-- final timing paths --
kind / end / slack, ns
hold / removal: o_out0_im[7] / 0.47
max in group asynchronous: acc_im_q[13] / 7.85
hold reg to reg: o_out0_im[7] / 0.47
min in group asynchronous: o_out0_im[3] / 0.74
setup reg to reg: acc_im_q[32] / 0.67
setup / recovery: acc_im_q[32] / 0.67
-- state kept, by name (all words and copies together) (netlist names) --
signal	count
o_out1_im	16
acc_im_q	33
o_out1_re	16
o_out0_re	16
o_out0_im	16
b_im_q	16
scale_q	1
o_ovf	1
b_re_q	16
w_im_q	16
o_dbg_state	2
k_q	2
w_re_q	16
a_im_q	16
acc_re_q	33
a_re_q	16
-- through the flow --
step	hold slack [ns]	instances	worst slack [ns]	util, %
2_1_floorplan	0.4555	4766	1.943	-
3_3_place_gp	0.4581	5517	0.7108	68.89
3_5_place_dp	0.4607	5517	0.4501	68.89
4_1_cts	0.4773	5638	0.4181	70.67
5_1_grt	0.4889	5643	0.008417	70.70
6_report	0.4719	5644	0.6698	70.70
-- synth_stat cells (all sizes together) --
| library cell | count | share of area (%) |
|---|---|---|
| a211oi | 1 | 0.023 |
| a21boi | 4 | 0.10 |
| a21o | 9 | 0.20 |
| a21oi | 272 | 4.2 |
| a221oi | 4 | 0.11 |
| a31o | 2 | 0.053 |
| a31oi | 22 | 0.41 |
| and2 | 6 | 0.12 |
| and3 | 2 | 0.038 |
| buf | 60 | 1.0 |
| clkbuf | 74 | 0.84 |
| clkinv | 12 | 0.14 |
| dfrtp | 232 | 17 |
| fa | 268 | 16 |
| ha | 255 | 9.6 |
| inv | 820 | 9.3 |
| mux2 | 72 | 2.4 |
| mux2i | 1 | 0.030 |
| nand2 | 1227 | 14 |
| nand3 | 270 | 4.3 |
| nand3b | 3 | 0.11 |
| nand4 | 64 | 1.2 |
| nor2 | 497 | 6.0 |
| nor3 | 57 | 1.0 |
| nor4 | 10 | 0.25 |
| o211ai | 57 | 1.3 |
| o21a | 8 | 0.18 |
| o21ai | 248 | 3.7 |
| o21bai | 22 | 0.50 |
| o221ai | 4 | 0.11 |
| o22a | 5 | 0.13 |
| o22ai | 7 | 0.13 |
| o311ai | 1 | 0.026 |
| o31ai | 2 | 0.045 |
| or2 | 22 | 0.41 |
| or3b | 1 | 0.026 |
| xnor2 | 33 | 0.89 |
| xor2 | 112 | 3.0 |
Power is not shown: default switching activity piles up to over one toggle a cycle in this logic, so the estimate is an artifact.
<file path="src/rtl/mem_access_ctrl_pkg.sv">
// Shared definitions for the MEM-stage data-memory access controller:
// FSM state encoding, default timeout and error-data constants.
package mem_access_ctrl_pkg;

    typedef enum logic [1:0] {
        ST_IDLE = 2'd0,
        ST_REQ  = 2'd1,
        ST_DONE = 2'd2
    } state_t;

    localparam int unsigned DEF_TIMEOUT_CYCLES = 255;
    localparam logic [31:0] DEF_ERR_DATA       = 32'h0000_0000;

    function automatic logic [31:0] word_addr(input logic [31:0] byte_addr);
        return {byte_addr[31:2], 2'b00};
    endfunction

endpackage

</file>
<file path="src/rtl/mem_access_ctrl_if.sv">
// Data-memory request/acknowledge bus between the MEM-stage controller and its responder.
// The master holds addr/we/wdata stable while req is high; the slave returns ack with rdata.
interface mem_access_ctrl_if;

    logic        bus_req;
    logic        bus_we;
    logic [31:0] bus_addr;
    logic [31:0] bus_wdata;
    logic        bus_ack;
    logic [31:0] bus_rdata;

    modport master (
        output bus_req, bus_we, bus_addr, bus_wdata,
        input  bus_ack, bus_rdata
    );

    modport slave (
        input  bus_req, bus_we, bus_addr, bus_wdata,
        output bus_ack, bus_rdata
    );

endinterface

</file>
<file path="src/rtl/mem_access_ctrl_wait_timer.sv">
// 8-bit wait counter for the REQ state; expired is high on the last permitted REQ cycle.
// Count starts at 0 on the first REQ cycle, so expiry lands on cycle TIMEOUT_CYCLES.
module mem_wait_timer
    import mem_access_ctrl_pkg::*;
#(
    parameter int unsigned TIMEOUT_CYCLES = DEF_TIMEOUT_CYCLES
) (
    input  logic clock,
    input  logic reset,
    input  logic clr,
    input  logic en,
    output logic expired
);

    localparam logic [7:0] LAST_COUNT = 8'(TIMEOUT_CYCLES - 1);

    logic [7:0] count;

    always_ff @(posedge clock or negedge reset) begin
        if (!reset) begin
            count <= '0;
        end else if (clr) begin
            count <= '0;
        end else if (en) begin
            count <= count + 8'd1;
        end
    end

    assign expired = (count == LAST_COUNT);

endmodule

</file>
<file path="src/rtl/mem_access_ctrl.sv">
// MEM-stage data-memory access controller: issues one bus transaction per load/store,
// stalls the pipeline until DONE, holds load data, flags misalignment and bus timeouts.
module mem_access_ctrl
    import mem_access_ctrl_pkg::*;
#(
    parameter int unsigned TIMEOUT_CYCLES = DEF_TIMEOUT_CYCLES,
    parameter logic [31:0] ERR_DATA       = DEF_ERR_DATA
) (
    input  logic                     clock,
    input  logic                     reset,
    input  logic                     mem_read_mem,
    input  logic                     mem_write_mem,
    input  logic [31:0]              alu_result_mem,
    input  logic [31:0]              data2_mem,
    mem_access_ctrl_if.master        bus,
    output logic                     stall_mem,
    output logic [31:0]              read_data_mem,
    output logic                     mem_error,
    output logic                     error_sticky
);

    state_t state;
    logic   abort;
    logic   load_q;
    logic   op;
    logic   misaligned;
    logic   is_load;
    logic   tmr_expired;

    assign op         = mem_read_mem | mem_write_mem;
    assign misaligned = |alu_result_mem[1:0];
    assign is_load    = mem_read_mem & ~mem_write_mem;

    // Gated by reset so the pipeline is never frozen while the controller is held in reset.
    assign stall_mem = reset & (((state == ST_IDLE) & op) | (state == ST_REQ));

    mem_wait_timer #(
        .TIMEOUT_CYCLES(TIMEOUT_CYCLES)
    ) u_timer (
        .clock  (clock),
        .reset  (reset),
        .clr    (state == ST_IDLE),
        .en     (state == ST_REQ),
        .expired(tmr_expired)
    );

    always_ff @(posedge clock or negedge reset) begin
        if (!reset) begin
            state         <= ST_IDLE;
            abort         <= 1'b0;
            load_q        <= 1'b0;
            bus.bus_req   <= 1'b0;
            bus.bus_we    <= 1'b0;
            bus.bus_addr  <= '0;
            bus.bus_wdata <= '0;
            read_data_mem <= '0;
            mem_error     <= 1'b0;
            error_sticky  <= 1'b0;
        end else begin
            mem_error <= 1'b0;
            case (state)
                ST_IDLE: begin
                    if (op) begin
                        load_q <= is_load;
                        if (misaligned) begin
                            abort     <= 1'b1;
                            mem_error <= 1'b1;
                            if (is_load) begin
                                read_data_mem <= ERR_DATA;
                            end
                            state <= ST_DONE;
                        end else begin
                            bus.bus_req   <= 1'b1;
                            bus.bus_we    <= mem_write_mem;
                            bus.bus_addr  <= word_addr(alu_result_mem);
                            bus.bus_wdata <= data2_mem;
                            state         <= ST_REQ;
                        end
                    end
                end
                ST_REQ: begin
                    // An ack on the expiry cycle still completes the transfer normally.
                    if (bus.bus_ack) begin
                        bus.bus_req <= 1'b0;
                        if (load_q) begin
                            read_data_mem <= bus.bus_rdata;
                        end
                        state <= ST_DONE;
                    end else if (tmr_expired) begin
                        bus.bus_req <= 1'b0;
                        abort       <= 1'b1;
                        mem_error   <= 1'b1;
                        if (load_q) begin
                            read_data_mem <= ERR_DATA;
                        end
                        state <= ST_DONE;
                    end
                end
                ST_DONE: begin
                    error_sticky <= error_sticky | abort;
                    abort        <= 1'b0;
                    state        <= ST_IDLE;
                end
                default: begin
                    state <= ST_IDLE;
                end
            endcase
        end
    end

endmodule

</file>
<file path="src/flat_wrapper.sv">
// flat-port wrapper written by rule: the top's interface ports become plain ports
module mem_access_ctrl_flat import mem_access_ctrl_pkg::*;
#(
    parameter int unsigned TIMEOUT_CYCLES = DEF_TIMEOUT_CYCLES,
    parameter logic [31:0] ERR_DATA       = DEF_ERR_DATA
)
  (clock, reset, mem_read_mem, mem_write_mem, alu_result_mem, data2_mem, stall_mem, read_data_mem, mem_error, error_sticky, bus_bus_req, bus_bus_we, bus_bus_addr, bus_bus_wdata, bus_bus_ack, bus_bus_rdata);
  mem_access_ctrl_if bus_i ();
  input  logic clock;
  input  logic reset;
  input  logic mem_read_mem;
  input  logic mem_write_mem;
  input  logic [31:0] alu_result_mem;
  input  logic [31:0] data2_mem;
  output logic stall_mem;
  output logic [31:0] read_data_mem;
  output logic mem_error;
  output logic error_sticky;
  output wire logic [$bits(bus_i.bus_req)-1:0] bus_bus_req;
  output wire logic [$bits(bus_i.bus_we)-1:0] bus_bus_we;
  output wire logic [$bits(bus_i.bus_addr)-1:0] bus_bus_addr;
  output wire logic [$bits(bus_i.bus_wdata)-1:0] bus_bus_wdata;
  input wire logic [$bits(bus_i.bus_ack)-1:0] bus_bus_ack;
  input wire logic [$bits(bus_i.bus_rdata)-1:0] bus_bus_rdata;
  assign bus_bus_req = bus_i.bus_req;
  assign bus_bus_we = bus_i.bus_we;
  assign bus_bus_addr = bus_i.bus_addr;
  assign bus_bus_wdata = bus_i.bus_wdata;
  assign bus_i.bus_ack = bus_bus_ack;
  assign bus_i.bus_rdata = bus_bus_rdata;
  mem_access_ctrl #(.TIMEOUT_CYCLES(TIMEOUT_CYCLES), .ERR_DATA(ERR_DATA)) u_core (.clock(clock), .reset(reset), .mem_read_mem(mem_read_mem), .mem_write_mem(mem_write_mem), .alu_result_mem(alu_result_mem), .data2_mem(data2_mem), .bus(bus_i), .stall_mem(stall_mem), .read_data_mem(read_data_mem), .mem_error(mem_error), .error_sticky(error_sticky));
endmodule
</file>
+===+
**Task to carry out:** Write out only the lines from the very start of the entries above to the line that includes "setup reg to reg: acc_im_q[32] / 0.67", both ends included, each one unchanged.

**Output for this exercise:**
-- final timing paths --
kind / end / slack, ns
hold / removal: o_out0_im[7] / 0.47
max in group asynchronous: acc_im_q[13] / 7.85
hold reg to reg: o_out0_im[7] / 0.47
min in group asynchronous: o_out0_im[3] / 0.74
setup reg to reg: acc_im_q[32] / 0.67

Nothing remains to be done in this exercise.